Die Zahl stammt vom Weltklimarat, der setzt auf eine Technik namens BECCS (Bioenergy with Carbon Capture and Storage): Schnell wachsendes Gehölz soll angebaut, in Elektrizitätskraftwerken verbrannt und das dabei freigesetzte CO₂ aufgefangen werden. Durch Rohrleitungen will man es beispielsweise in erschöpfte Erdgasfelder tief unter dem Meeresgrund leiten.

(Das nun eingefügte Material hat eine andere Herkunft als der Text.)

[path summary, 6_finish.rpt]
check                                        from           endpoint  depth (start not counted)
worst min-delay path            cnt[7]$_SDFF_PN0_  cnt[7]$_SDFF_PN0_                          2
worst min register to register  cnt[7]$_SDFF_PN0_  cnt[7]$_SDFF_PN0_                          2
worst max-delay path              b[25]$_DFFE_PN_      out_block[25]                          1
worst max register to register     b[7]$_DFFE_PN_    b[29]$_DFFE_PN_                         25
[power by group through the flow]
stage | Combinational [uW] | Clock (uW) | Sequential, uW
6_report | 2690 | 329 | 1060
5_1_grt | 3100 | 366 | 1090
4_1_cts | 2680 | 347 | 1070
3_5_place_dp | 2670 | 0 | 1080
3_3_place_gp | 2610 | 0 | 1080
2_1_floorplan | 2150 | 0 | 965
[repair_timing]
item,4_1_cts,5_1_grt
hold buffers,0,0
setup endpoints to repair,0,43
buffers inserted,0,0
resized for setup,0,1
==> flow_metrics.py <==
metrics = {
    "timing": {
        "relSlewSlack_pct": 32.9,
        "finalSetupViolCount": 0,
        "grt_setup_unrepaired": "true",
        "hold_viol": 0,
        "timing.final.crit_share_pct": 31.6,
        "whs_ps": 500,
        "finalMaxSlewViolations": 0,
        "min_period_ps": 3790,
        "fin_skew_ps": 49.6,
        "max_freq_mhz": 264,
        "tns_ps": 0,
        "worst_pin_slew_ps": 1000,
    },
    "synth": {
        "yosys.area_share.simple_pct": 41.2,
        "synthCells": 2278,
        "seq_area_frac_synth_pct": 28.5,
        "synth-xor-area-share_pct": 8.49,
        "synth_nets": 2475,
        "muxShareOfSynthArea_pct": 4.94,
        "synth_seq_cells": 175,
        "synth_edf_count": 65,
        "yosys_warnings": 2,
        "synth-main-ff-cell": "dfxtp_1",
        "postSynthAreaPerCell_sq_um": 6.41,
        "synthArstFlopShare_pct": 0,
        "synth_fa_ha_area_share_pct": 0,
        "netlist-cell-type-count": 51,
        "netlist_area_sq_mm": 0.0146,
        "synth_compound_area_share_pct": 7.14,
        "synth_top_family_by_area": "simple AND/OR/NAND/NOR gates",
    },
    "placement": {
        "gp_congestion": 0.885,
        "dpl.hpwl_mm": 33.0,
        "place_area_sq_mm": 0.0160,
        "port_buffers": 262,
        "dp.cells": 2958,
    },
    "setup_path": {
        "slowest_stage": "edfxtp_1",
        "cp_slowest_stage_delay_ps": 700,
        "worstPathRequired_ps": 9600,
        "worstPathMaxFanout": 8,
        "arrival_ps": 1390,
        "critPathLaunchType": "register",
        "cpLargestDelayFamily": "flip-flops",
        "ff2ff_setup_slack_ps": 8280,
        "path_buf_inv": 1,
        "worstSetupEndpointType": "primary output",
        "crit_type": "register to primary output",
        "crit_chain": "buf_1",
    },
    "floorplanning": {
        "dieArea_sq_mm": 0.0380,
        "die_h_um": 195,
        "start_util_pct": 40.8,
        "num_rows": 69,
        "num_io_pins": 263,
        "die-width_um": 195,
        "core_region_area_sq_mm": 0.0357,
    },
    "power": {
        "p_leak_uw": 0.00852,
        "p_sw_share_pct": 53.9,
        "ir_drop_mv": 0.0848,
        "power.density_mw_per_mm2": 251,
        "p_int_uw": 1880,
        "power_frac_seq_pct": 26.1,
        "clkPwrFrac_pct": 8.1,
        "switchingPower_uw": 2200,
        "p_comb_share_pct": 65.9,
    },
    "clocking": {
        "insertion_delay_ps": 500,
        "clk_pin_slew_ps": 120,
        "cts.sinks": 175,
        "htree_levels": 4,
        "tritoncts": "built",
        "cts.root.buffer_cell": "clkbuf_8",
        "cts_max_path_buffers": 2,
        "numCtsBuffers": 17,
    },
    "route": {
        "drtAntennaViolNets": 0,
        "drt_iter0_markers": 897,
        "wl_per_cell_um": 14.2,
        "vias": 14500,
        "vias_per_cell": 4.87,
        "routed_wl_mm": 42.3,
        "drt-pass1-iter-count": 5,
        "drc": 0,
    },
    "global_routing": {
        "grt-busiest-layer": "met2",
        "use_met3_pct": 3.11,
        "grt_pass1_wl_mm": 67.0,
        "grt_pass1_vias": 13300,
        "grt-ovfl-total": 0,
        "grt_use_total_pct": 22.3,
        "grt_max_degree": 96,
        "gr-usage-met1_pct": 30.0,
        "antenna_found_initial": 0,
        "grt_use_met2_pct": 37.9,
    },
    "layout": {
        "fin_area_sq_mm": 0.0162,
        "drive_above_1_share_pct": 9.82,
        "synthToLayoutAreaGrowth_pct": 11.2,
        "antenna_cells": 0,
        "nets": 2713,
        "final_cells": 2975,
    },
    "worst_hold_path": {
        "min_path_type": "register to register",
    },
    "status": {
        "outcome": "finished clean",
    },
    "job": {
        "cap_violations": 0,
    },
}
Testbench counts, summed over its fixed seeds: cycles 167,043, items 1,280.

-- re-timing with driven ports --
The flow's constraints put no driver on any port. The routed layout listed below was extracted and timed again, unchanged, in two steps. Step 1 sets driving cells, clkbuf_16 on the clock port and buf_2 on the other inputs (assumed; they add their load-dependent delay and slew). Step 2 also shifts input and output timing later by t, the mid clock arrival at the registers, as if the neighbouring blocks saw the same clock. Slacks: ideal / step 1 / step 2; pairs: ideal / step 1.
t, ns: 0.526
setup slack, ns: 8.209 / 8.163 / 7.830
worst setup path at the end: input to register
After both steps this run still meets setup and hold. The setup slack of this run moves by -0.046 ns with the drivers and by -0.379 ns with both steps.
From an optimization exercise on the open Yosys and OpenROAD flow, aimed at small area, a short achievable clock period and few clock cycles; shortcuts taken in it are not production practice.
At most, simulation tests tie the RTL to the original design; equivalence was not proved.
Power figures rest on the tool's default switching activity, not on a simulated workload.

== lane 1 ==
==> flow/design.v <==
module csa20_core (
    input  wire        clk,
    input  wire        rst,           
    output reg         mem_valid,
    output reg         mem_we,
    output reg  [10:0] mem_addr,
    output reg  [19:0] mem_wdata,
    input  wire        mem_ready,
    input  wire [19:0] mem_rdata,
    output wire        halted,
    output wire [1:0]  halt_code,     
    output wire [3:0]  mfr,
    output wire        cc_ov,
    output wire        cc_uf
);
    localparam [5:0] OP_LDR = 6'd1,  OP_STR = 6'd2,  OP_LDA = 6'd3,  OP_AMR = 6'd4,
                     OP_SMR = 6'd5,  OP_AIR = 6'd6,  OP_SIR = 6'd7,  OP_LDX = 6'd33,
                     OP_STX = 6'd34;
    localparam [11:0] BOOT_PC       = 12'd10;
    localparam [11:0] FAULT_ENTRY   = 12'd43;
    localparam [10:0] FAULT_PC_SAVE = 11'd4;
    reg s_f;         
    reg s_a1;        
    reg s_a2;        
    reg s_op;        
    reg s_h;         
    reg [11:0] pc;           
    reg [19:0] gpr [0:3];
    reg [12:0] ix  [1:3];
    reg [1:0]  mfr_r;        
    reg        ov_r, uf_r;
    reg [1:0]  hcode;
    reg        c_ldr, c_st, c_ldx, c_alu, c_stx, c_sub, c_lda;
    reg        c_stx0;       
    reg        c_ldt0;       
    reg [1:0]  rf, xf;
    reg        ind;
    reg [19:0] ea;           
    reg        flt;          
    reg        flt_op;       
    reg        pend;         
    assign halted    = s_h;
    assign halt_code = hcode;
    assign mfr       = {2'b00, mfr_r};
    assign cc_ov     = ov_r;
    assign cc_uf     = uf_r;
    reg [12:0] ix_x;
    always @(*) begin
        case (xf)
            2'd1:    ix_x = ix[1];
            2'd2:    ix_x = ix[2];
            2'd3:    ix_x = ix[3];
            default: ix_x = 13'd0;
        endcase
    end
    wire [1:0] ix_tgt = c_lda ? rf : xf;
    wire fault = flt | pc[11];
    always @(*) begin
        mem_valid = ~s_h;
        mem_we    = fault | (s_op & c_st);
        mem_addr  = fault ? FAULT_PC_SAVE : (s_f ? pc[10:0] : ea[10:0]);
        mem_wdata = fault ? {8'd0, pc} : (c_stx ? {7'd0, ix_x} : gpr[rf]);
    end
    wire xfer = ~s_h & mem_ready;
    wire [5:0] d_op = mem_rdata[19:14];
    wire [1:0] d_r  = mem_rdata[13:12];
    wire [1:0] d_x  = mem_rdata[11:10];
    wire d_ldr = (d_op == OP_LDR);
    wire d_str = (d_op == OP_STR);
    wire d_lda = (d_op == OP_LDA);
    wire d_ldx = (d_op == OP_LDX) | d_lda;
    wire d_amr = (d_op == OP_AMR) | (d_op == OP_SMR);
    wire d_imm = (d_op == OP_AIR) | (d_op == OP_SIR);
    wire d_stx = (d_op == OP_STX);
    wire d_sub = (d_op == OP_SMR) | (d_op == OP_SIR);
    wire d_legal = d_ldr | d_str | d_ldx | d_amr | d_imm | d_stx;
    wire d_direct = (d_x == 2'd0) & ~mem_rdata[9];
    wire d_stx0 = d_stx & (d_x == 2'd0);
    wire d_ldt0 = (d_lda & (d_r == 2'd0)) | ((d_op == OP_LDX) & (d_x == 2'd0));
    wire d_mem_direct = d_legal & ~d_imm & d_direct;
    wire d_halt_direct = (d_stx0 | d_ldt0) & d_direct;
    wire [13:0] ea_sum = {1'b0, ix_x} + {1'b0, mem_rdata[12:0]};
    wire        ea_ovf = (|mem_rdata[19:13]) | (|ea_sum[13:11]);
    wire        rd_ovf = |mem_rdata[19:11];
    wire        ix_big = |mem_rdata[19:13];
    wire [19:0] alu_a  = gpr[rf];
    wire [19:0] alu_bb = ea;
    wire [20:0] alu_s  = {1'b0, alu_a} + {1'b0, alu_bb} + {20'd0, c_sub};
    wire        alu_sg = alu_s[20] ^ alu_a[19] ^ alu_bb[19];
    wire        alu_ov = alu_s[20] & (~c_sub | (ea != 20'hfffff));
    wire [18:0] alu_p  = alu_a[18:0] ^ alu_bb[18:0];
    wire        alu_z  = (alu_p[0] == c_sub) &
                         (alu_p[18:1] == (alu_a[17:0] | alu_bb[17:0]));
    wire        alu_uf = alu_sg & (~alu_s[19] | alu_z);
    wire gpr_ld  = s_op & c_ldr & ~flt;
    wire ix_ld   = s_op & c_ldx & ~flt;
    wire [19:0] gpr_wd = rst ? 20'd0 : (pend ? alu_s[19:0] : mem_rdata);
    wire [12:0] ix_wd  = rst ? 13'd0 : mem_rdata[12:0];
    integer k;
    always @(posedge clk) begin
        for (k = 0; k < 4; k = k + 1)
            if (rst || ((pend || gpr_ld) && rf == k))
                gpr[k] <= gpr_wd;
        for (k = 1; k < 4; k = k + 1)
            if (rst || (ix_ld && ix_tgt == k))
                ix[k] <= ix_wd;
    end
    wire f_go = s_f & ~fault & xfer;     
    always @(posedge clk) begin
        if (rst) begin
            s_f  <= 1'b1;
            s_a1 <= 1'b0;
            s_a2 <= 1'b0;
            s_op <= 1'b0;
            s_h  <= 1'b0;
            flt  <= 1'b0;
        end else if (xfer) begin
            s_f  <= (s_f & (fault | ~d_legal | d_imm)) | (s_a2 & flt) |
                    (s_op & (flt | ~(c_ldt0 | (c_ldx & ix_big))));
            s_a1 <= s_f & ~fault & d_legal & ~d_imm & ~d_direct;
            s_a2 <= s_a1 & ind;
            s_op <= (s_f & ~fault & d_mem_direct & ~d_halt_direct) |
                    (s_a1 & ~ind) | (s_a2 & ~flt & ~c_stx0);
            s_h  <= (s_f & ~fault & d_halt_direct) | (s_a2 & ~flt & c_stx0) |
                    (s_op & ~flt & (c_ldt0 | (c_ldx & ix_big)));
            flt  <= (s_f & ~fault & ~d_legal) | (s_a1 & ea_ovf) |
                    (s_a2 & ~flt & rd_ovf & ~c_stx0);
        end
    end
    always @(posedge clk) begin
        if (rst)
            pc <= BOOT_PC;
        else if (xfer & (fault | s_op | (s_f & d_imm)))
            pc <= fault ? FAULT_ENTRY : pc + 12'd1;
    end
    always @(posedge clk) begin
        if (rst)
            mfr_r <= 2'd0;
        else if (xfer & fault)
            mfr_r <= {1'b1, ~(flt & flt_op)};
    end
    always @(posedge clk) begin
        if (!s_h)
            hcode <= (s_op && !c_ldt0) ? 2'd2 : 2'd1;
    end
    always @(posedge clk) begin
        if (rst) begin
            ov_r <= 1'b0;
            uf_r <= 1'b0;
            pend <= 1'b0;
        end else begin
            if (pend) begin
                ov_r <= alu_ov;
                uf_r <= alu_uf;
            end
            pend <= (f_go & d_imm) | (s_op & ~flt & xfer & c_alu);
        end
    end
    always @(posedge clk) begin
        if (f_go) begin
            c_ldr  <= d_ldr;
            c_st   <= d_str | d_stx;
            c_ldx  <= d_ldx;
            c_lda  <= d_lda;
            c_alu  <= d_amr;
            c_stx  <= d_stx;
            c_sub  <= d_sub;
            c_stx0 <= d_stx0;
            c_ldt0 <= d_ldt0;
            rf     <= d_r;
            xf     <= d_x;
            ind    <= mem_rdata[9];
            flt_op <= ~d_legal;
        end
    end
    always @(posedge clk) begin
        if (xfer) begin
            if (s_f)
                ea <= {20{d_op == OP_SIR}} ^ {12'd0, mem_rdata[7:0]};
            else if (s_a1)
                ea <= {mem_rdata[19:11], ea_sum[10:0]};
            else
                ea <= {20{s_op & c_sub}} ^ mem_rdata;
        end
    end
endmodule
==> flow/config.mk <==
export PLATFORM = sky130hd
export DESIGN_NAME = csa20_core
export DESIGN_NICKNAME = csa20_core
export VERILOG_FILES = /design/flow/design.v
export SDC_FILE = /design/flow/constraint.sdc
export NUM_CORES = 4
export LEC_CHECK = 0
export CAP_MARGIN = 20
export CORE_MARGIN = 2
export CORE_UTILIZATION = 40
export SLEW_MARGIN = 20
==> flow/constraint.sdc <==
create_clock -name core_clock -period 10.0 [get_ports {clk}]
set_input_delay 2.0000 -clock core_clock [delete_from_list [all_inputs] [get_ports {clk}]]
set_output_delay 2.0000 -clock core_clock [all_outputs]
set_load 0.01 [all_outputs]
standard.sh (not shown) runs the stock make flow with config.mk's settings and CLKGATE_MAP_FILE= SYNTH_SCRIPT=/design/flow/synth_recipe.tcl, a recipe that flattens the netlist after the stock synthesis.
==> flow/flow/run.sh <==
#!/bin/bash
# The standard layout, with timing repair aiming at 6 ns of setup slack.
set -euo pipefail
export SETUP_SLACK_MARGIN=6
bash standard.sh SETUP_SLACK_MARGIN=6 finish > standard_flow.log 2>&1
Testbench counts of lane 1, summed over its fixed seeds: cycles 19,209.
## Diff of input files: lane 2 against lane 1
diff --git a/flow/design.v b/flow/design.v
--- a/flow/design.v
+++ b/flow/design.v
@@ -30,39 +30,35 @@
     reg [1:0]  mfr_r;        
     reg        ov_r, uf_r;
     reg [1:0]  hcode;
     reg        c_ldr, c_st, c_ldx, c_alu, c_stx, c_sub, c_lda;
     reg        c_stx0;       
     reg        c_ldt0;       
-    reg [1:0]  rf, xf;
+    reg [3:0]  rsel;         
+    reg [3:1]  xsel;         
     reg        ind;
     reg [19:0] ea;           
     reg        flt;          
     reg        flt_op;       
     reg        pend;         
     assign halted    = s_h;
     assign halt_code = hcode;
     assign mfr       = {2'b00, mfr_r};
     assign cc_ov     = ov_r;
     assign cc_uf     = uf_r;
-    reg [12:0] ix_x;
-    always @(*) begin
-        case (xf)
-            2'd1:    ix_x = ix[1];
-            2'd2:    ix_x = ix[2];
-            2'd3:    ix_x = ix[3];
-            default: ix_x = 13'd0;
-        endcase
-    end
-    wire [1:0] ix_tgt = c_lda ? rf : xf;
-    wire fault = flt | pc[11];
+    wire [12:0] ix_x = ({13{xsel[1]}} & ix[1]) | ({13{xsel[2]}} & ix[2]) |
+                       ({13{xsel[3]}} & ix[3]);
+    wire [19:0] gpr_r = ({20{rsel[0]}} & gpr[0]) | ({20{rsel[1]}} & gpr[1]) |
+                        ({20{rsel[2]}} & gpr[2]) | ({20{rsel[3]}} & gpr[3]);
+    wire [3:1] ix_tgt = c_lda ? rsel[3:1] : xsel;
+    wire fault = flt;
     always @(*) begin
         mem_valid = ~s_h;
         mem_we    = fault | (s_op & c_st);
         mem_addr  = fault ? FAULT_PC_SAVE : (s_f ? pc[10:0] : ea[10:0]);
-        mem_wdata = fault ? {8'd0, pc} : (c_stx ? {7'd0, ix_x} : gpr[rf]);
+        mem_wdata = fault ? {8'd0, pc} : (c_stx ? {7'd0, ix_x} : gpr_r);
     end
     wire xfer = ~s_h & mem_ready;
     wire [5:0] d_op = mem_rdata[19:14];
     wire [1:0] d_r  = mem_rdata[13:12];
     wire [1:0] d_x  = mem_rdata[11:10];
     wire d_ldr = (d_op == OP_LDR);
@@ -76,17 +72,17 @@
     wire d_legal = d_ldr | d_str | d_ldx | d_amr | d_imm | d_stx;
     wire d_direct = (d_x == 2'd0) & ~mem_rdata[9];
     wire d_stx0 = d_stx & (d_x == 2'd0);
     wire d_ldt0 = (d_lda & (d_r == 2'd0)) | ((d_op == OP_LDX) & (d_x == 2'd0));
     wire d_mem_direct = d_legal & ~d_imm & d_direct;
     wire d_halt_direct = (d_stx0 | d_ldt0) & d_direct;
-    wire [13:0] ea_sum = {1'b0, ix_x} + {1'b0, mem_rdata[12:0]};
-    wire        ea_ovf = (|mem_rdata[19:13]) | (|ea_sum[13:11]);
+    wire [11:0] ea_sum = {1'b0, ix_x[10:0]} + {1'b0, mem_rdata[10:0]};
+    wire        ea_ovf = (|mem_rdata[19:11]) | (|ix_x[12:11]) | ea_sum[11];
     wire        rd_ovf = |mem_rdata[19:11];
     wire        ix_big = |mem_rdata[19:13];
-    wire [19:0] alu_a  = gpr[rf];
+    wire [19:0] alu_a  = gpr_r;
     wire [19:0] alu_bb = ea;
     wire [20:0] alu_s  = {1'b0, alu_a} + {1'b0, alu_bb} + {20'd0, c_sub};
     wire        alu_sg = alu_s[20] ^ alu_a[19] ^ alu_bb[19];
     wire        alu_ov = alu_s[20] & (~c_sub | (ea != 20'hfffff));
     wire [18:0] alu_p  = alu_a[18:0] ^ alu_bb[18:0];
     wire        alu_z  = (alu_p[0] == c_sub) &
@@ -96,19 +92,20 @@
     wire ix_ld   = s_op & c_ldx & ~flt;
     wire [19:0] gpr_wd = rst ? 20'd0 : (pend ? alu_s[19:0] : mem_rdata);
     wire [12:0] ix_wd  = rst ? 13'd0 : mem_rdata[12:0];
     integer k;
     always @(posedge clk) begin
         for (k = 0; k < 4; k = k + 1)
-            if (rst || ((pend || gpr_ld) && rf == k))
+            if (rst || ((pend || gpr_ld) && rsel[k]))
                 gpr[k] <= gpr_wd;
         for (k = 1; k < 4; k = k + 1)
-            if (rst || (ix_ld && ix_tgt == k))
+            if (rst || (ix_ld && ix_tgt[k]))
                 ix[k] <= ix_wd;
     end
     wire f_go = s_f & ~fault & xfer;     
+    wire pc_last = (pc == 12'd2047);
     always @(posedge clk) begin
         if (rst) begin
             s_f  <= 1'b1;
             s_a1 <= 1'b0;
             s_a2 <= 1'b0;
             s_op <= 1'b0;
@@ -120,14 +117,15 @@
             s_a1 <= s_f & ~fault & d_legal & ~d_imm & ~d_direct;
             s_a2 <= s_a1 & ind;
             s_op <= (s_f & ~fault & d_mem_direct & ~d_halt_direct) |
                     (s_a1 & ~ind) | (s_a2 & ~flt & ~c_stx0);
             s_h  <= (s_f & ~fault & d_halt_direct) | (s_a2 & ~flt & c_stx0) |
                     (s_op & ~flt & (c_ldt0 | (c_ldx & ix_big)));
-            flt  <= (s_f & ~fault & ~d_legal) | (s_a1 & ea_ovf) |
-                    (s_a2 & ~flt & rd_ovf & ~c_stx0);
+            flt  <= (s_f & ~fault & (~d_legal | (d_imm & pc_last))) |
+                    (s_a1 & ea_ovf) | (s_a2 & ~flt & rd_ovf & ~c_stx0) |
+                    (s_op & ~flt & pc_last);
         end
     end
     always @(posedge clk) begin
         if (rst)
             pc <= BOOT_PC;
         else if (xfer & (fault | s_op | (s_f & d_imm)))
@@ -164,14 +162,14 @@
             c_lda  <= d_lda;
             c_alu  <= d_amr;
             c_stx  <= d_stx;
             c_sub  <= d_sub;
             c_stx0 <= d_stx0;
             c_ldt0 <= d_ldt0;
-            rf     <= d_r;
-            xf     <= d_x;
+            rsel   <= {4{~d_stx}} & (4'b0001 << d_r);
+            xsel   <= (4'b0001 << d_x) >> 1;
             ind    <= mem_rdata[9];
             flt_op <= ~d_legal;
         end
     end
     always @(posedge clk) begin
         if (xfer) begin
### Flow results
- The total chip power of lane 2 was inferior to that of lane 1.
- Lane 2 against lane 1; synthesized area is down slightly.
- Lane 2 completed end to end with timing, DRC and antenna clean.
- Lane 2 ends up with a placed wire-length estimate after detailed placement that is 0.34% higher than in lane 1.
- Remaining max-slew budget at the tightest pin (higher): lane 2
- Going from lane 1 to lane 2, pre-CTS worst setup slack grows by 0.011 ns.
- Going from lane 1 to lane 2, the compound-gate portion of the synthesized area was found to have gone up by 5.0 points.
- Looking at main combinational cell family by area after synthesis, the compound AO/OA/AOI/OAI gates result is from lane 2; the simple AND/OR/NAND/NOR gates one comes from lane 1.
- Diff lane 1 -> lane 2: number of clock-tree buffers in the layout higher, total combinational power higher, post-route core utilization higher.
No functional check of the RTL was part of lane 2.

==> what the ideal ports hide <==
How much do the figures lean on ideal ports? The routed layouts below were timed once more, with nothing changed but the port constraints. Step 1 assumes that a clkbuf_16 drives the clock port and a buf_2 every other input. Step 2, shift: input delay + t, output delay - t, t = (earliest + latest rising clock arrival at the registers) / 2. This alone moves slack from input paths to output paths. a / b / c = ideal / step 1 / step 2; a / b = the first two.
run | shift t [ns] | slack for setup (ns) | hold WS [ns]
lane 1 | 0.479 | 5.815 / 5.769 / 5.652 | 0.446 / 0.446 / 0.446
lane 2 | 0.485 | 5.887 / 5.840 / 5.626 | 0.488 / 0.488 / 0.488
After both steps every run listed still meets setup and hold. For lane 2, which loses most, drivers alone change the setup slack by -0.047 ns; drivers and shift together by -0.261 ns.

Nötig wäre das in gigantischen Dimensionen: Holzanbau auf einer Fläche von der Größe der gesamten Europäischen Union, Spezialkraftwerke, Gasverflüssigungsanlagen, Tausende Kilometer Rohrleitungen und kilometertiefe Bohrlöcher unter dem Meer. 32 Kerntechnologien halten Experten für erforderlich, verfügbar sind bisher drei. Ihr Zusammenspiel wird weltweit nur in einem einzigen Pilotprojekt erprobt.

In Deutschland hat ein entsprechendes Gesetz der schwarz-gelben Bundesregierung schon 2012 die Forschung praktisch abgewürgt (weil es jedem Bundesland erlaubt, die unbeliebte Technik zu verbieten). In den Zielen der EU kamen Negativemissionen bisher nicht vor. Die Debatte um ihre Auswirkungen auf Gesellschaft, Wirtschaft, Geopolitik hat noch gar nicht begonnen. Verhielte sich der Kleingärtner so, stünde er bald in seiner eigenen Gülle. Geht die Weltgemeinschaft weiterhin so mit dem CO₂ um, fliegt ihr der Klimaschutz um die Ohren.